[Collected data entries]
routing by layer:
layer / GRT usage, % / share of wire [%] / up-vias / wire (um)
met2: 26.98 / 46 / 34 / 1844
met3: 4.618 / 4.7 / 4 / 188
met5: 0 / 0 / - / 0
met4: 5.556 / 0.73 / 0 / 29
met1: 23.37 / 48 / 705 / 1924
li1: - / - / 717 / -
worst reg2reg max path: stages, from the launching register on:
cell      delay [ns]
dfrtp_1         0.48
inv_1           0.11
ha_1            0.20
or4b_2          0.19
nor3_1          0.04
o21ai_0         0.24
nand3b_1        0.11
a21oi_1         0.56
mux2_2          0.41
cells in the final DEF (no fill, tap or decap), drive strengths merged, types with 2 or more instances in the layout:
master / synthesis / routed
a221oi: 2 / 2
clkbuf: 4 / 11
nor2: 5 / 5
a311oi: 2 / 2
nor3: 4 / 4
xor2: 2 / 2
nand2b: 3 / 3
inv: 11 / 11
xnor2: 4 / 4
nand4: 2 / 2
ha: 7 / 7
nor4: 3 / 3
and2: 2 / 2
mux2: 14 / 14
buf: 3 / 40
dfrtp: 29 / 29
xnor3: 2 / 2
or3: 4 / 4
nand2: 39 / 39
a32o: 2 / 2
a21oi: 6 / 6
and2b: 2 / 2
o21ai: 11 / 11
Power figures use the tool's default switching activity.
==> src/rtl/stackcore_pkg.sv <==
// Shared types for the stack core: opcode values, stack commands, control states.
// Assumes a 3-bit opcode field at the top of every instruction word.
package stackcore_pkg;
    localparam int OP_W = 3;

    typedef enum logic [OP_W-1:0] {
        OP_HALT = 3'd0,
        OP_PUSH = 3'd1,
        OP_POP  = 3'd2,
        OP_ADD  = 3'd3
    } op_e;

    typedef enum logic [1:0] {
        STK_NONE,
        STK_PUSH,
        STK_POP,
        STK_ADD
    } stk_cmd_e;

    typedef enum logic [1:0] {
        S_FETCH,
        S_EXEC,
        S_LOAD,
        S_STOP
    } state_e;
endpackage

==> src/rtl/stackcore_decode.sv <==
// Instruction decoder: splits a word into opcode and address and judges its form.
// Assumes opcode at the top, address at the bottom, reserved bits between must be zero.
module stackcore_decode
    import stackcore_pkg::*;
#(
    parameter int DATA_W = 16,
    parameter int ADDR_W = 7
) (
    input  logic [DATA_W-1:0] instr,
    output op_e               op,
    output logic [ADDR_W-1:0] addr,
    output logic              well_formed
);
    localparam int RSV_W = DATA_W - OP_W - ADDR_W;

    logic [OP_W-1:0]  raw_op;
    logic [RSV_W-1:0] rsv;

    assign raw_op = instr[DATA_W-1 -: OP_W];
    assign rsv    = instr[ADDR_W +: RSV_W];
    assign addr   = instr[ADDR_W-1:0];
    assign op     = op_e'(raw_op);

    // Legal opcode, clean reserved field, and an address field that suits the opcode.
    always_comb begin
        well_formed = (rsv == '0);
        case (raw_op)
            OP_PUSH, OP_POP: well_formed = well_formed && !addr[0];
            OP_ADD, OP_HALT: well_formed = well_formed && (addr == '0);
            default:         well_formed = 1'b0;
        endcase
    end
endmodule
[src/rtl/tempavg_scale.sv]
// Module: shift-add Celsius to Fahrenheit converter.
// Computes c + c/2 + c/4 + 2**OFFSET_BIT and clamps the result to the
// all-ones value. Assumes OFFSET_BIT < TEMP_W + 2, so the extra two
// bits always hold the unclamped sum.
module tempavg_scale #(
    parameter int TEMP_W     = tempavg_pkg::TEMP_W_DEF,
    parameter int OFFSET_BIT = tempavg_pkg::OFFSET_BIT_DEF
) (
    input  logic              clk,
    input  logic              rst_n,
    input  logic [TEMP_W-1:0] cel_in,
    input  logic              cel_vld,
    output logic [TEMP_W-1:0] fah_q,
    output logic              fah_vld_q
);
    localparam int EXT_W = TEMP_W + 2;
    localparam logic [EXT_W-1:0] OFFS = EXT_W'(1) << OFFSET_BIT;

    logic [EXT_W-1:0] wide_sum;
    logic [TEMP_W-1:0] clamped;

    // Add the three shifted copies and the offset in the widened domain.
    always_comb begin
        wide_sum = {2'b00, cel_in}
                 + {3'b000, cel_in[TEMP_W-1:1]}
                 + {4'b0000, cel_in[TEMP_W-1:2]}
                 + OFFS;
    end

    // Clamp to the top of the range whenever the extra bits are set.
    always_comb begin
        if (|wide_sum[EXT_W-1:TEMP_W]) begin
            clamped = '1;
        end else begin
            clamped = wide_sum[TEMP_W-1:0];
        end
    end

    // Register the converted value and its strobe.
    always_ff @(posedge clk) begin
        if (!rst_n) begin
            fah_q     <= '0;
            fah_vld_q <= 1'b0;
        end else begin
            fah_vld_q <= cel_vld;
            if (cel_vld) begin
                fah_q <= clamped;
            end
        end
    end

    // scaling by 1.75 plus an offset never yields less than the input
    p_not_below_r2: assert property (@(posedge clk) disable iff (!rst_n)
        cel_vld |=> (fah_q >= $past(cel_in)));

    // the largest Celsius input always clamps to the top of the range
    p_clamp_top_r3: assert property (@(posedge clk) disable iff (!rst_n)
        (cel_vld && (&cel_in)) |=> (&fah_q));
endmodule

--

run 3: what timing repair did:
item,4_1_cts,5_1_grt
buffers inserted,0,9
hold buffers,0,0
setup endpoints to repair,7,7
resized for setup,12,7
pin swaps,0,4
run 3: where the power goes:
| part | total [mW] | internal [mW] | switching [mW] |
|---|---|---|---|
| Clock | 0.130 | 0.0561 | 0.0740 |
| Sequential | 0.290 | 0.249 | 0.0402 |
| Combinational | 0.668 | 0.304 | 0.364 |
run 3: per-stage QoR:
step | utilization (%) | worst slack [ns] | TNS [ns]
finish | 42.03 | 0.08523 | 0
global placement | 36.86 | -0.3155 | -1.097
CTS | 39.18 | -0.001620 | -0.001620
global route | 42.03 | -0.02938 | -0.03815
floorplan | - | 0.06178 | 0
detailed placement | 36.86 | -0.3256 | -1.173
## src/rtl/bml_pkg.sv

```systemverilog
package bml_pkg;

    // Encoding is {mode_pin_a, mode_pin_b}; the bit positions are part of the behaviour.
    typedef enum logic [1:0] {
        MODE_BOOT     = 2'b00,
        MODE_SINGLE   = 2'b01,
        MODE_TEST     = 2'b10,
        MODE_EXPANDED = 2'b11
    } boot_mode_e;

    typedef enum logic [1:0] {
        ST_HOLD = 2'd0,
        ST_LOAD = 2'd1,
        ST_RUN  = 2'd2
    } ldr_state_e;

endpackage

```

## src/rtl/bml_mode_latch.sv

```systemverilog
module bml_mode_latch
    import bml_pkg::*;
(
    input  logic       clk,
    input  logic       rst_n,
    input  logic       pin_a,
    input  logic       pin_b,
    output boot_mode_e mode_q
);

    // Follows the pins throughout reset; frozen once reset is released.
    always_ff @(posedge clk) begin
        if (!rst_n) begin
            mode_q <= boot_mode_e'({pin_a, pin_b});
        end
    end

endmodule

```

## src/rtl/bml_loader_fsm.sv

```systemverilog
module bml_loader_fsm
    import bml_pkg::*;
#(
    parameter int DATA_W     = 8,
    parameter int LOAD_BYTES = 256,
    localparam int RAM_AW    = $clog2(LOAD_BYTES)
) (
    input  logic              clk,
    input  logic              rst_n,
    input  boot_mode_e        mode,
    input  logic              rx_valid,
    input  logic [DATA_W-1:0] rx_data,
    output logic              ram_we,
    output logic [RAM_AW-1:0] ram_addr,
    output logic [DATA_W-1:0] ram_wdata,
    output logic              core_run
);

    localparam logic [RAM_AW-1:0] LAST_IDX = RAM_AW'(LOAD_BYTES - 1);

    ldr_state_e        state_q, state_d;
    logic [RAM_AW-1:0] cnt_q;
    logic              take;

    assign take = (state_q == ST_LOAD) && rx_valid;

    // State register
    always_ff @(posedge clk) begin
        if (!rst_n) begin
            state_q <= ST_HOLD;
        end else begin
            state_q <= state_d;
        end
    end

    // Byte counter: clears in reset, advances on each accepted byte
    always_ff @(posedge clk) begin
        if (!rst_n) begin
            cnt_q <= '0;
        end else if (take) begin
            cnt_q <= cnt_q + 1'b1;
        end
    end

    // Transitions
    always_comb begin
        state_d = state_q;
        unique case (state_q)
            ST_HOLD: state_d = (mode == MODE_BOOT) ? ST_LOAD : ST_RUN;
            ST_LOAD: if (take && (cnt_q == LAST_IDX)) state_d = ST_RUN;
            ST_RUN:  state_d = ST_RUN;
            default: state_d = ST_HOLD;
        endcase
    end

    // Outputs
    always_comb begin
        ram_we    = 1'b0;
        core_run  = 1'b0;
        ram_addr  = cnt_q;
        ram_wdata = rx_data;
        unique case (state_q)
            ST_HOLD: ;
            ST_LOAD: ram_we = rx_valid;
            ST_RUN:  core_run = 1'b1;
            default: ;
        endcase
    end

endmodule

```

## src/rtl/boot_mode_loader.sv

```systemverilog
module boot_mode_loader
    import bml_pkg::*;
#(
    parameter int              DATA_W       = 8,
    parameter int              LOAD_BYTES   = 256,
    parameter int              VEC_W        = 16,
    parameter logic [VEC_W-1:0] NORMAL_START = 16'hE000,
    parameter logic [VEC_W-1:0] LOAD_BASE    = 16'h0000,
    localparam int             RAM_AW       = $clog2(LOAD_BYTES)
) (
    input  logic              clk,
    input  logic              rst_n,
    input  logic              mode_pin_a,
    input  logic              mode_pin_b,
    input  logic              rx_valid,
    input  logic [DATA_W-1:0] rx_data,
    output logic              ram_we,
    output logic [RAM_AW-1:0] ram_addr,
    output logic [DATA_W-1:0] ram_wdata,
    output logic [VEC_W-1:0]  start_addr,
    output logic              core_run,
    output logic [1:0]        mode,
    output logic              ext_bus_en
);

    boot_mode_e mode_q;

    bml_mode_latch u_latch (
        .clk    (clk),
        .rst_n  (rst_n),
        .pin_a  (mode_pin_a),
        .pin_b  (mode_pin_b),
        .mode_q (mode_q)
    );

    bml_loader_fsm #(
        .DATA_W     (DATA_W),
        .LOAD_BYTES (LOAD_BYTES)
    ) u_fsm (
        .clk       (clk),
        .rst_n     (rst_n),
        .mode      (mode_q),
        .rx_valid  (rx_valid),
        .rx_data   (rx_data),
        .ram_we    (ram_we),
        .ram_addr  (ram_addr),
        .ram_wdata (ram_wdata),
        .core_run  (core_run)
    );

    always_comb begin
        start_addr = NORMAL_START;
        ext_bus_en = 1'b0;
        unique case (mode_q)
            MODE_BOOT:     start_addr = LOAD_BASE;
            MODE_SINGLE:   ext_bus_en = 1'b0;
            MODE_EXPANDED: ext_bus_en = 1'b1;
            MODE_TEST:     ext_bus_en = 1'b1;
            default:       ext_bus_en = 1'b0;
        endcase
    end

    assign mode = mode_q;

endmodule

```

== What this task involves ==
Of the entries above, transcribe exactly those lines that fall between the line containing "met5: 0 / 0 / - / 0" and the line containing "mux2: 14 / 14", together with those two lines.

== Output for this task ==
met5: 0 / 0 / - / 0
met4: 5.556 / 0.73 / 0 / 29
met1: 23.37 / 48 / 705 / 1924
li1: - / - / 717 / -
worst reg2reg max path: stages, from the launching register on:
cell      delay [ns]
dfrtp_1         0.48
inv_1           0.11
ha_1            0.20
or4b_2          0.19
nor3_1          0.04
o21ai_0         0.24
nand3b_1        0.11
a21oi_1         0.56
mux2_2          0.41
cells in the final DEF (no fill, tap or decap), drive strengths merged, types with 2 or more instances in the layout:
master / synthesis / routed
a221oi: 2 / 2
clkbuf: 4 / 11
nor2: 5 / 5
a311oi: 2 / 2
nor3: 4 / 4
xor2: 2 / 2
nand2b: 3 / 3
inv: 11 / 11
xnor2: 4 / 4
nand4: 2 / 2
ha: 7 / 7
nor4: 3 / 3
and2: 2 / 2
mux2: 14 / 14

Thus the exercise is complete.